Records from a dataset:
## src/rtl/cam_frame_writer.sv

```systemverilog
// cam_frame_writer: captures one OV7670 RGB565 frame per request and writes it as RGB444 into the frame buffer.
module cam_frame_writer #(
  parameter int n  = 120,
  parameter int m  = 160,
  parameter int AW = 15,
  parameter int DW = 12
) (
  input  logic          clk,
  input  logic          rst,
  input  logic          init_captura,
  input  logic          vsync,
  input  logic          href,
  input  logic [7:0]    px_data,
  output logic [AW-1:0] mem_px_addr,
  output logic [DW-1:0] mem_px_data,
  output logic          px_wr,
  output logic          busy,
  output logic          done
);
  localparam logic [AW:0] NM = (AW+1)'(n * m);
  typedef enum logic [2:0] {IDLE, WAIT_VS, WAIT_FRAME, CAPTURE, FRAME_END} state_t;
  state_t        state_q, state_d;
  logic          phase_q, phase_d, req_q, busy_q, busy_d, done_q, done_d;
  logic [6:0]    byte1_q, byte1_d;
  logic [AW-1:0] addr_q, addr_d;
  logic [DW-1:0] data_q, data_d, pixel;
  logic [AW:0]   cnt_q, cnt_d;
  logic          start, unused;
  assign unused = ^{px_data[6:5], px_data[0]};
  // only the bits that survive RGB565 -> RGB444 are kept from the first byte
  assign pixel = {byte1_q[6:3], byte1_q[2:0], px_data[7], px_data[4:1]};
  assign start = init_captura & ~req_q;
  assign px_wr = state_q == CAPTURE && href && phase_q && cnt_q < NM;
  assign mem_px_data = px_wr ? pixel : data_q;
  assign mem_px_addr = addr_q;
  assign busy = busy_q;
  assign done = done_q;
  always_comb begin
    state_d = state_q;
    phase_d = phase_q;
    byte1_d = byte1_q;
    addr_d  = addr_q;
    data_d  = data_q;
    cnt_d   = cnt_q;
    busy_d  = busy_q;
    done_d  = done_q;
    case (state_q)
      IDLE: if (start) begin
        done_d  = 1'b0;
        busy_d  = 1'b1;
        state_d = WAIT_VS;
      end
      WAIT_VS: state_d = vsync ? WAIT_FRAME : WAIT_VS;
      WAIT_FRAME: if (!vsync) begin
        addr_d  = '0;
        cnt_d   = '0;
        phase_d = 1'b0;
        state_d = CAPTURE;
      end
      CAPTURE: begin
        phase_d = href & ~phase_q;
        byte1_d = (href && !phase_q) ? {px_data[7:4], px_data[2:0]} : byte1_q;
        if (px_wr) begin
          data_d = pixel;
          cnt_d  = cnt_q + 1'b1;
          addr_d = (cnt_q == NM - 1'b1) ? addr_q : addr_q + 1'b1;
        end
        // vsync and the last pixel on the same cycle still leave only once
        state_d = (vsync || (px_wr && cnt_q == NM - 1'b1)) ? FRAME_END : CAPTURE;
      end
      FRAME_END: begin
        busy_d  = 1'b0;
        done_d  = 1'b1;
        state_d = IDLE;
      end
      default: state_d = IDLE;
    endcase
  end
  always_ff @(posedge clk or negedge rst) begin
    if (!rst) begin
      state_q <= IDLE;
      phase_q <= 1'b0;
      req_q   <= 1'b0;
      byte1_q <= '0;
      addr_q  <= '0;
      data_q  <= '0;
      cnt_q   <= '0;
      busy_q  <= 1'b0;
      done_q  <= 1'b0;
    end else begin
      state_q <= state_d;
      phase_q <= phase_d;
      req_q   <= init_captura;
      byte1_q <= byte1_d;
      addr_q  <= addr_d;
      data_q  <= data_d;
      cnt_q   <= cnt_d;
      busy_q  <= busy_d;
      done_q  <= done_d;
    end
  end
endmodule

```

==

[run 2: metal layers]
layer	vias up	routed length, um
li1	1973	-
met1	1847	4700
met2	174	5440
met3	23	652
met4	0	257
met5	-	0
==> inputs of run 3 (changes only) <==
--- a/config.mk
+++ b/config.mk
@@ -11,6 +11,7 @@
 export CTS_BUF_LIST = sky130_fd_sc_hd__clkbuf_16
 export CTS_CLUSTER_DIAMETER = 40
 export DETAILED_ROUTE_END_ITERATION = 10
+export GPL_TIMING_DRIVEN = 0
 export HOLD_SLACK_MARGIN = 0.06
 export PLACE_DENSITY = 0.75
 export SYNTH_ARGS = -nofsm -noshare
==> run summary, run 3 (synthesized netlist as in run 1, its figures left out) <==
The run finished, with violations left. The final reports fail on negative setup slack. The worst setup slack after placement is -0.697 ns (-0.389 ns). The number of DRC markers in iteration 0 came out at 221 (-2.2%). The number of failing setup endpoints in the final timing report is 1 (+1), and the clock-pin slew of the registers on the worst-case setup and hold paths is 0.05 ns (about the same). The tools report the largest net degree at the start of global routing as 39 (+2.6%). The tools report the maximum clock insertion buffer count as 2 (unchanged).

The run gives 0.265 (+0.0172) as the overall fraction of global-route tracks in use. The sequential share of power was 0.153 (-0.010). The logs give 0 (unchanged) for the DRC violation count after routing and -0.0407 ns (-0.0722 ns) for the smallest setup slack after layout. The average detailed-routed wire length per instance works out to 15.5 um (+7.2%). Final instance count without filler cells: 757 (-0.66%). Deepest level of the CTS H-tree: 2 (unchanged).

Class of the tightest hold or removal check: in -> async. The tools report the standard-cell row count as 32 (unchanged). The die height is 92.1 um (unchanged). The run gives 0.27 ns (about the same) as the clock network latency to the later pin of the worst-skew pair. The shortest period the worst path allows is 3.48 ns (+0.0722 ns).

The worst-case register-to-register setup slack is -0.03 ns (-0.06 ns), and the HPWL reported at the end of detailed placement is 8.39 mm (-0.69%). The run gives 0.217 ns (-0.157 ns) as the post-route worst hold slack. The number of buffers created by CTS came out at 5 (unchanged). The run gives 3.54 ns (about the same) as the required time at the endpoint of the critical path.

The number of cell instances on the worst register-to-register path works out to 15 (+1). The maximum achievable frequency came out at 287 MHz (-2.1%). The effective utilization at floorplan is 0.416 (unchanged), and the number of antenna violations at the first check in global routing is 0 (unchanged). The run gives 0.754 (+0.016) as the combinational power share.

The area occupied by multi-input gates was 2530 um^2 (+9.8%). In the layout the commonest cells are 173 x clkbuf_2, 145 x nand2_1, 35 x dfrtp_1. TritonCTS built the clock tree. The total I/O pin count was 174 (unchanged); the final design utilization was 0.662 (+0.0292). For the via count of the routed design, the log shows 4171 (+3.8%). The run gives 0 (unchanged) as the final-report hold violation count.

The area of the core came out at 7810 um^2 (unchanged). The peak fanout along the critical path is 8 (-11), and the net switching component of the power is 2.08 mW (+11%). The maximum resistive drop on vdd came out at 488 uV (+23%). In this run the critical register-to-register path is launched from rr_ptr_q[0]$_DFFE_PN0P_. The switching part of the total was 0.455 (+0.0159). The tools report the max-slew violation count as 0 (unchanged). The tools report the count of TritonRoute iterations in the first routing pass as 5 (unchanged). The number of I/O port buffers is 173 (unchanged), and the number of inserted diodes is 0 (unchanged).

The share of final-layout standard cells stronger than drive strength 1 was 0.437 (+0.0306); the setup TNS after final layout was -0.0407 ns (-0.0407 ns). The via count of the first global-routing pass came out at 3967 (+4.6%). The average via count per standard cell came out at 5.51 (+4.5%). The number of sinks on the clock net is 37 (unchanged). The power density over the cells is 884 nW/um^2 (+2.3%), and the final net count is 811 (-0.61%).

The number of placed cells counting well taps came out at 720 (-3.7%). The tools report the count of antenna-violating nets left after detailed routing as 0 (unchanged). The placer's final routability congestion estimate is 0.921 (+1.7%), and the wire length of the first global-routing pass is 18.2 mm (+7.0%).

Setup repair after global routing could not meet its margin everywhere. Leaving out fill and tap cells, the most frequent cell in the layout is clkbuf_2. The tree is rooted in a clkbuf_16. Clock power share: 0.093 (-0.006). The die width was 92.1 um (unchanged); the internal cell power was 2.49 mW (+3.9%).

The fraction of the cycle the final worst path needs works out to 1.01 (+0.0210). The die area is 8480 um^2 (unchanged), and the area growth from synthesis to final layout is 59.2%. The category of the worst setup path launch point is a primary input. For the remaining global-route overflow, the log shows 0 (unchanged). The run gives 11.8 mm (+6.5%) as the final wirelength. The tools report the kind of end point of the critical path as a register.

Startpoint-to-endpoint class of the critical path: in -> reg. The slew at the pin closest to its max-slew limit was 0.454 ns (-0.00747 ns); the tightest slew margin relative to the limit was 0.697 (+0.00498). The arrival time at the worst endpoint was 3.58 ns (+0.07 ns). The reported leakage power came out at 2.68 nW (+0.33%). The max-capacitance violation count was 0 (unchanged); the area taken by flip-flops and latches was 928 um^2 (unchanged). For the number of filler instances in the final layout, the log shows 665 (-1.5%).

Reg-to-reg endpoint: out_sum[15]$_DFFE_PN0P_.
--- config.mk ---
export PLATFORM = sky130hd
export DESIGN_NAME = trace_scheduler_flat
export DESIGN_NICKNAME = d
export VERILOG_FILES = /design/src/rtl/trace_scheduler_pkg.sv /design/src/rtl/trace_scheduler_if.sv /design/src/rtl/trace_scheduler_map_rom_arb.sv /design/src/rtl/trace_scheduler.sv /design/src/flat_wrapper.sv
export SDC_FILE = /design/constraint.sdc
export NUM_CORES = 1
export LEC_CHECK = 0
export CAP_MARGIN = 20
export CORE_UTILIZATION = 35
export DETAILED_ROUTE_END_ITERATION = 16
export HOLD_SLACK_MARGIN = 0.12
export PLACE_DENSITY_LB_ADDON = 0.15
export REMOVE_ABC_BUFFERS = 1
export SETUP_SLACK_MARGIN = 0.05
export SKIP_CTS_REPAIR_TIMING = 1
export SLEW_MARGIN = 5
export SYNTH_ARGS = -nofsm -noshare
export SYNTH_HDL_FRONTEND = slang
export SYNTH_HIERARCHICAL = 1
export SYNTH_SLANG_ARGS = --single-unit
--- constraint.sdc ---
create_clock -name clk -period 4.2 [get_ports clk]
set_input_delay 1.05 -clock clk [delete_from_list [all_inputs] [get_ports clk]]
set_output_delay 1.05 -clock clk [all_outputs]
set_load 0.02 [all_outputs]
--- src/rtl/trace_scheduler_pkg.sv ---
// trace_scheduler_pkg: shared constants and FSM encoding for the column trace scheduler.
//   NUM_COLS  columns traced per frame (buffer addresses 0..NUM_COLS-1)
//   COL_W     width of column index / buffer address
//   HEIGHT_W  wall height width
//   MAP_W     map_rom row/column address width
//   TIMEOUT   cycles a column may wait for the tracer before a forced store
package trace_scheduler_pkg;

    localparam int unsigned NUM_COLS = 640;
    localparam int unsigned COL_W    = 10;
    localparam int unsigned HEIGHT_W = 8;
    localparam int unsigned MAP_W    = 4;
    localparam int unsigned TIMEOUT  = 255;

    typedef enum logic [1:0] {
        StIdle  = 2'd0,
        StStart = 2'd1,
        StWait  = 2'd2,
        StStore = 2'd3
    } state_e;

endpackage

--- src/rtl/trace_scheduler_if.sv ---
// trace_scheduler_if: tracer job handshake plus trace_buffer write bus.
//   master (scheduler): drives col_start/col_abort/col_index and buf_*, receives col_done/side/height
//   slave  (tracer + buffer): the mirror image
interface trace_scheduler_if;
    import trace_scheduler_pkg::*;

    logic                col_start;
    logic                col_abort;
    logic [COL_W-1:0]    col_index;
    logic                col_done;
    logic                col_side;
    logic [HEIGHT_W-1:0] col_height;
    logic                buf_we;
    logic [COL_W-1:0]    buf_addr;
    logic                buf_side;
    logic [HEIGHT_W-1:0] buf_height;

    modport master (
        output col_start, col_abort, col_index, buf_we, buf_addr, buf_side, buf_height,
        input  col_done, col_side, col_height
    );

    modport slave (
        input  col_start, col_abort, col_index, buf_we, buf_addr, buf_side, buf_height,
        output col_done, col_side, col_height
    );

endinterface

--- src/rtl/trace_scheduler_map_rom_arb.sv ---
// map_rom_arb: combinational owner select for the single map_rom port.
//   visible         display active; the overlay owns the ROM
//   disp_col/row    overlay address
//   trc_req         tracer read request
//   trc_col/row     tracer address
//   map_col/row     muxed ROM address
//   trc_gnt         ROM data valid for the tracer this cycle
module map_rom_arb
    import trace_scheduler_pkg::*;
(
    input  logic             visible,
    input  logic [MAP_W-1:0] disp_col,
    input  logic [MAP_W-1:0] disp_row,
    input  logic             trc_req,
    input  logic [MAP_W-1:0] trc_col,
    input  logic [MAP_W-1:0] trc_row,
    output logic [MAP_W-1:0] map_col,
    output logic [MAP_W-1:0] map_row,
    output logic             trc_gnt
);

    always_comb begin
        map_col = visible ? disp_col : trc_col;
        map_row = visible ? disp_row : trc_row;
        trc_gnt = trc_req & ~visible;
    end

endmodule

● REQUIRED ACTION
From the data above, return every line from the line that has "GPL_TIMING_DRIVEN = 0" up to and including the line that has "The worst-case register-to-register", exactly.

● ANSWER BOX
+export GPL_TIMING_DRIVEN = 0
 export HOLD_SLACK_MARGIN = 0.06
 export PLACE_DENSITY = 0.75
 export SYNTH_ARGS = -nofsm -noshare
==> run summary, run 3 (synthesized netlist as in run 1, its figures left out) <==
The run finished, with violations left. The final reports fail on negative setup slack. The worst setup slack after placement is -0.697 ns (-0.389 ns). The number of DRC markers in iteration 0 came out at 221 (-2.2%). The number of failing setup endpoints in the final timing report is 1 (+1), and the clock-pin slew of the registers on the worst-case setup and hold paths is 0.05 ns (about the same). The tools report the largest net degree at the start of global routing as 39 (+2.6%). The tools report the maximum clock insertion buffer count as 2 (unchanged).

The run gives 0.265 (+0.0172) as the overall fraction of global-route tracks in use. The sequential share of power was 0.153 (-0.010). The logs give 0 (unchanged) for the DRC violation count after routing and -0.0407 ns (-0.0722 ns) for the smallest setup slack after layout. The average detailed-routed wire length per instance works out to 15.5 um (+7.2%). Final instance count without filler cells: 757 (-0.66%). Deepest level of the CTS H-tree: 2 (unchanged).

Class of the tightest hold or removal check: in -> async. The tools report the standard-cell row count as 32 (unchanged). The die height is 92.1 um (unchanged). The run gives 0.27 ns (about the same) as the clock network latency to the later pin of the worst-skew pair. The shortest period the worst path allows is 3.48 ns (+0.0722 ns).

The worst-case register-to-register setup slack is -0.03 ns (-0.06 ns), and the HPWL reported at the end of detailed placement is 8.39 mm (-0.69%). The run gives 0.217 ns (-0.157 ns) as the post-route worst hold slack. The number of buffers created by CTS came out at 5 (unchanged). The run gives 3.54 ns (about the same) as the required time at the endpoint of the critical path.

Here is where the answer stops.